Pine Ridge is a development challenge, but it’s available. They plan to call it Crestpointe, but acknowledge the significant challenge of developing the site. That’s why they need $10.5M. Much more dialogue and discussion will occur at the work session next Monday evening.
O’Connor says there will be risk for the City, as well as for GBT, but they’ve checked and double-checked the development potential and now desire community input. Really.
Bradshaw notes that it’s an opportunity, but it’s a big investment, and it will require a comfort level and approval from the community before Council will be prepared to approve the project. However, upon questioning from Councilman Beehan, it was agreed to try and hold the meeting in the Council chambers so that it can be televised, and to try to adjust the time so that School Board members may attend prior to our meeting at 7 p.m. (Thank you, Tom!)

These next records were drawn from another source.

$ cat config.mk
export PLATFORM = sky130hd
export DESIGN_NAME = mac_phy_interface_clocking
export DESIGN_NICKNAME = d
export VERILOG_FILES = /design/src/rtl/mac_phy_interface_clocking.v /design/src/rtl/mgmt_serial.v
export VERILOG_INCLUDE_DIRS = /design/src /design/src/rtl
export SDC_FILE = /design/constraint.sdc
export NUM_CORES = 1
export LEC_CHECK = 0
export BUFFER_PORTS_ARGS = -buffer_cell sky130_fd_sc_hd__buf_2
export CORE_MARGIN = 1
export CORE_UTILIZATION = 53
export CTS_BUF_LIST = sky130_fd_sc_hd__clkbuf_8 sky130_fd_sc_hd__clkbuf_16
export DETAILED_ROUTE_END_ITERATION = 6
export PLACE_DENSITY = 0.75
export RECOVER_POWER = 25
export SLEW_MARGIN = 0
export SYNTH_ARGS = -nofsm -noshare
export SYNTH_HDL_FRONTEND = slang
export SYNTH_SLANG_ARGS = --single-unit
$ cat constraint.sdc
create_clock -name clk -period 5.75 [get_ports clk]
set_input_delay 1.15 -clock clk [delete_from_list [all_inputs] [get_ports clk]]
set_output_delay 1.15 -clock clk [all_outputs]
set_load 0.02 [all_outputs]
$ cat src/rtl/mac_phy_map.vh
// constants for the phy interface and clocking block
`ifndef MAC_PHY_MAP_VH
`define MAC_PHY_MAP_VH
// interface select encodings
`define IF_MII            2'h0
`define IF_RMII           2'h1
`define IF_GMII           2'h2
`define IF_RGMII          2'h3
// speed encodings
`define SPD_10            2'h0
`define SPD_100           2'h1
`define SPD_1000          2'h2
// reference divider settings and reset value
`define REF_DIV_GMII      3'h2
`define REF_DIV_RGMII     3'h5
`define REF_DIV_RESET     3'h2
// management frame layout
`define MG_PRE_BITS       6'h20
`define MG_FRAME_BITS     6'h20
`define MG_DATA_FIRST     6'h10
`define MG_TA_BIT         6'h0E
// default management divider
`define MG_DIV_RESET      8'h28
// cycles counted after reset release before select pins are caught
`define SEL_SETTLE        2'h3
`endif

$ cat src/rtl/mac_phy_interface_clocking.v
// phy interface selection, clock sourcing and mii signalling of the mac
`timescale 1ns/100ps
`include "mac_phy_map.vh"
module mac_phy_interface_clocking
(
  input  wire        clk,
  input  wire        rst,
  input  wire [1:0]  phy_if_select_pins,
  input  wire [2:0]  refDivSetting,
  input  wire        halfDuplex,
  input  wire [1:0]  linkSpeed,
  input  wire        mii_transmit_clock_in,
  input  wire        mii_receive_clock_in,
  input  wire        txValid,
  input  wire [7:0]  txByte,
  input  wire        txLast,
  input  wire        txUnderflow,
  output wire        txReady,
  output reg  [3:0]  transmit_nibble,
  output reg         transmit_enable_out,
  output reg  [7:0]  gmiiTxData,
  output reg         gmiiTxEnable,
  output reg  [3:0]  rgmiiTxData,
  output reg         gigabit_transmit_clock_out,
  output reg         rgmiiRefClock,
  input  wire [3:0]  receive_nibble,
  input  wire        receive_valid_in,
  input  wire        receive_error_in,
  input  wire [3:0]  rgmiiRxData,
  output reg  [7:0]  rxByte,
  output reg         rxByteValid,
  output reg         rxError,
  output reg  [1:0]  rgmiiRxSpeed,
  input  wire        collision_in,
  input  wire        carrier_sense_in,
  output reg         collisionSeen,
  output reg         carrierSeen,
  output reg  [1:0]  activeIf,
  input  wire [7:0]  management_clock_divider,
  input  wire        mgmtStart,
  input  wire        mgmtRead,
  input  wire [4:0]  mgmtPhyAddr,
  input  wire [4:0]  mgmtRegAddr,
  input  wire [15:0] mgmtWrData,
  output wire        mgmtBusy,
  output wire [15:0] mgmtRdData,
  output wire        management_clock_out,
  output wire        mgmtDataOut,
  output wire        mgmtDataOe,
  input  wire        mgmtDataIn
);
  // ==========================================
  // interface select caught once after reset
  reg  [1:0]  settle_r;
  reg         selDone_r;
  always @(posedge clk)
  begin
    if (rst)
    begin
      settle_r  <= 2'h0;
      selDone_r <= 1'b0;
      activeIf  <= `IF_MII;
    end
    else if (!selDone_r)
    begin
      settle_r <= settle_r + 2'h1;
      if (settle_r == `SEL_SETTLE)
      begin
        selDone_r <= 1'b1;
        activeIf  <= phy_if_select_pins;
      end
    end
  end
  wire isMii   = selDone_r && (activeIf == `IF_MII || activeIf == `IF_GMII) &&
                 !(activeIf == `IF_GMII && linkSpeed == `SPD_1000);
  wire isGig   = selDone_r && activeIf == `IF_GMII && linkSpeed == `SPD_1000;
  wire isRgmii = selDone_r && activeIf == `IF_RGMII;

  // ==========================================
  // reference divider: stopped in reset, ticks at /2 or /5 from clk, clocks toggle per tick so run at /4 or /10
  reg  [2:0]  refCnt_r;
  reg         refTick_r;
  always @(posedge clk)
  begin
    if (rst)
    begin
      refCnt_r  <= 3'h0;
      refTick_r <= 1'b0;
      gigabit_transmit_clock_out <= 1'b0;
      rgmiiRefClock <= 1'b0;
    end
    else
    begin
      refTick_r <= 1'b0;
      if (refCnt_r >= refDivSetting - 3'h1)
      begin
        refCnt_r  <= 3'h0;
        refTick_r <= 1'b1;
      end
      else
        refCnt_r <= refCnt_r + 3'h1;
      if (refTick_r)
      begin
        gigabit_transmit_clock_out <= isGig ? ~gigabit_transmit_clock_out : 1'b0;
        rgmiiRefClock <= isRgmii ? ~rgmiiRefClock : 1'b0;
      end
    end
  end

  // ==========================================
  // pin synchronisers, three stages, second and third must agree for collision and carrier sense
  reg  [2:0]  txcS_r;
  reg  [2:0]  rxcS_r;
  reg  [2:0]  colS_r;
  reg  [2:0]  crsS_r;
  always @(posedge clk)
  begin
    if (rst)
    begin
      txcS_r <= 3'h0;
      rxcS_r <= 3'h0;
      colS_r <= 3'h0;
      crsS_r <= 3'h0;
      collisionSeen <= 1'b0;
      carrierSeen   <= 1'b0;
    end
    else
    begin
      txcS_r <= {txcS_r[1:0], mii_transmit_clock_in};
      rxcS_r <= {rxcS_r[1:0], mii_receive_clock_in};
      colS_r <= {colS_r[1:0], collision_in};
      crsS_r <= {crsS_r[1:0], carrier_sense_in};
      if (colS_r[1] == colS_r[2])
        collisionSeen <= colS_r[2] & halfDuplex;
      if (crsS_r[1] == crsS_r[2])
        carrierSeen <= crsS_r[2] & halfDuplex;
    end
  end
  wire txRise = txcS_r[1] & ~txcS_r[2];
  wire rxRise = rxcS_r[1] & ~rxcS_r[2];
  wire rxFall = ~rxcS_r[1] & rxcS_r[2];

  // ==========================================
  // transmit: byte in, nibbles or whole bytes out, crc sent on mii only, uninverted on error
  reg  [31:0] crc_r;
  reg  [7:0]  hold_r;
  reg  [3:0]  txPh_r;
  reg         txBusy_r;
  reg         holdLast_r;
  reg         bad_r;
  wire        txStep = isGig ? refTick_r & gigabit_transmit_clock_out :
                       isRgmii ? refTick_r : (isMii ? txRise : 1'b0);
  assign txReady = txStep && (txPh_r == 4'h0) && !txBusy_r;
  function [31:0] crcByte;
    input [31:0] c;
    input [7:0]  d;
    integer i;
    reg [31:0] x;
    begin
      x = c;
      for (i = 0; i < 8; i = i + 1)
        x = (x[0] ^ d[i]) ? ({1'b0, x[31:1]} ^ 32'hEDB8_8320) : {1'b0, x[31:1]};
      crcByte = x;
    end
  endfunction
  wire [31:0] fcs = bad_r ? crc_r : ~crc_r;
  always @(posedge clk)
  begin
    if (rst)
    begin
      crc_r <= 32'hFFFF_FFFF;
      hold_r <= 8'h00;
      txPh_r <= 4'h0;
      txBusy_r <= 1'b0;
      holdLast_r <= 1'b0;
      bad_r <= 1'b0;
      transmit_nibble <= 4'h0;
      transmit_enable_out <= 1'b0;
      gmiiTxData <= 8'h00;
      gmiiTxEnable <= 1'b0;
      rgmiiTxData <= 4'h0;
    end
    else if (txStep)
    begin
      if (txReady && txValid)
      begin
        crc_r <= crcByte(crc_r, txByte);
        bad_r <= bad_r | txUnderflow;
        hold_r <= txByte;
        holdLast_r <= txLast;
      end
      if (!isMii)
      begin
        gmiiTxEnable <= isGig && txValid && txReady;
        gmiiTxData   <= txByte;
        rgmiiTxData  <= isRgmii ? txByte[3:0] : 4'h0;
      end
      else if (txPh_r == 4'h0 && txValid && !txBusy_r)
      begin
        transmit_nibble <= txByte[3:0];
        transmit_enable_out <= 1'b1;
        txPh_r <= 4'h1;
      end
      else if (txPh_r == 4'h1)
      begin
        transmit_nibble <= hold_r[7:4];
        txPh_r <= holdLast_r ? 4'h2 : 4'h0;
      end
      else if (txPh_r >= 4'h2)
      begin
        // eight nibbles of frame check, low first, phases 2 to 9
        transmit_nibble <= fcs[4*(txPh_r-4'h2) +: 4];
        txPh_r <= (txPh_r == 4'h9) ? 4'h0 : txPh_r + 4'h1;
        txBusy_r <= txPh_r != 4'h9;
        if (txPh_r == 4'h9)
        begin
          crc_r <= 32'hFFFF_FFFF;
          bad_r <= 1'b0;
        end
      end
      else
        transmit_enable_out <= 1'b0;
    end
  end

  // ==========================================
  // receive: nibble pairing, error gated by valid
  reg         rxHalf_r;
  reg  [3:0]  rxLow_r;
  always @(posedge clk)
  begin
    if (rst)
    begin
      rxHalf_r <= 1'b0;
      rxLow_r <= 4'h0;
      rxByte <= 8'h00;
      rxByteValid <= 1'b0;
      rxError <= 1'b0;
      rgmiiRxSpeed <= `SPD_10;
    end
    else
    begin
      rxByteValid <= 1'b0;
      if ((isMii || isGig) && rxRise)
      begin
        rxError <= receive_error_in & receive_valid_in;
        if (!receive_valid_in)
          rxHalf_r <= 1'b0;
        else if (!rxHalf_r)
        begin
          rxLow_r <= receive_nibble;
          rxHalf_r <= 1'b1;
        end
        else
        begin
          rxByte <= {receive_nibble, rxLow_r};
          rxByteValid <= 1'b1;
          rxHalf_r <= 1'b0;
        end
      end
      else if (isRgmii && rxRise)
        rxLow_r <= rgmiiRxData;
      else if (isRgmii && rxFall)
      begin
        if (receive_valid_in)
        begin
          rxByte <= {rgmiiRxData, rxLow_r};
          rxByteValid <= 1'b1;
        end
        else
          rgmiiRxSpeed <= rxLow_r[2:1];
      end
    end
  end

  // ==========================================
  // management port
  mgmt_serial u_mgmt
  (
    .clk       (clk),
    .rst       (rst),
    .divider   (management_clock_divider),
    .start     (mgmtStart),
    .isRead    (mgmtRead),
    .phyAddr   (mgmtPhyAddr),
    .regAddr   (mgmtRegAddr),
    .wrData    (mgmtWrData),
    .busy_r    (mgmtBusy),
    .rdData_r  (mgmtRdData),
    .mgmtClk_r (management_clock_out),
    .mdOut_r   (mgmtDataOut),
    .mdOe_r    (mgmtDataOe),
    .mdIn      (mgmtDataIn)
  );
endmodule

Wrapping up was simply a discussion of meeting dates, followed by the appearance of citizens (there were none).
The Chamber of Commerce sent out a notice late Friday about a major economic development announcement at 5 p.m. today, and I attended. There are plans for a SuperTarget and associated shopping center in an ambitious project atop Pine Ridge.
It’s not a sure thing — there are some concessions to be made from the City, which will be briefly outlined at tonight’s City Council Meeting. More details will be made available at a work session on January 29, which I can’t attend, since it’s scheduled for the same time as our January School Board meeting.
However, the sales tax revenue stream to the schools would be an enormous help, not to mention the availability of more goods locally.
Watch tonight’s meeting if you can. I’ll try to blog it, if I can pick up the library’s wireless from there.